|EngD trainee||ir. A.A. (Afaq) Butt|
|University supervisor||dr. ir. R.C.G.M. (Roel) Loonen|
|Company supervisor||E.J. (Jonathan) van den Ham|
|Name of company||TNO|
|Period of project||Jan 2020 – Dec 2022|
In an effort to reduce the global CO2 emissions, the EU has recommended building performance directives that would require the renovation of the vast majority of Dutch residential buildings. Current renovation solutions involve increasing insulation levels that occupy indoor spaces and pose a risk of overheating in summers. The advent of advanced materials, components, and systems has made it conceivable to design building envelopes capable of changing properties based on stimuli - adaptive facades.
This project investigated the potential of adaptive facade technologies (AFTs) in achieving the energy reduction targets compared to thick insulation packages (AFTs - dynamic insulation, solar absorptance external shading, and ventilation). A simulation framework coupling building performance simulation tool with genetic algorithms was developed to optimize the annual control of AFTs, develop model predictive control (MP control) and determine the upper performance bound of AFTs. The upper performance bound can be used by R&D specialists to develop AFTs with application-centric optimum properties, while, building developers may use the findings to benchmark AFTs against other energy solutions and determine feasibility.

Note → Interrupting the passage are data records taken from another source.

## config.mk

```make
export PLATFORM = sky130hd
export DESIGN_NAME = row_fir_convolution_flat
export DESIGN_NICKNAME = d
export VERILOG_FILES = /design/src/hdl/rfc_pkg.sv /design/src/hdl/rfc_if.sv /design/src/hdl/row_fir_convolution.sv /design/src/flat_wrapper.sv
export SDC_FILE = /design/constraint.sdc
export NUM_CORES = 1
export LEC_CHECK = 0
export ABC_CLOCK_PERIOD_IN_PS = 46800
export BUFFER_PORTS_ARGS = -buffer_cell sky130_fd_sc_hd__buf_2
export CAP_MARGIN = 20
export CORE_MARGIN = 1
export CORE_UTILIZATION = 35
export CTS_BUF_LIST = sky130_fd_sc_hd__clkbuf_16
export CTS_CLUSTER_SIZE = 24
export DETAILED_ROUTE_END_ITERATION = 16
export PLACE_DENSITY = 0.58
export REMOVE_ABC_BUFFERS = 1
export SLEW_MARGIN = 10
export SYNTH_ARGS = -nofsm -noshare
export SYNTH_HDL_FRONTEND = slang
export SYNTH_SLANG_ARGS = --single-unit
```

## constraint.sdc

```tcl
create_clock -name clk -period 46.8 [get_ports clk]
set_clock_uncertainty 0.05 [all_clocks]
set_input_delay 2.34 -clock clk [delete_from_list [all_inputs] [get_ports clk]]
set_output_delay 2.34 -clock clk [all_outputs]
set_load 0.03 [all_outputs]
```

AFTs with MP control reduced the total heating and cooling by 562 kWh/ 6% to 2676 kWh/ 27% compared to static high insulation (R 4.0 m2K/W). By combining select AFTs on a single application and using the co-optimization simulation framework to develop consolidated MP control, a renovation solution can be developed that reduces the total energy demand by 40%, outperforming the ultra-thick R12 insulation packages.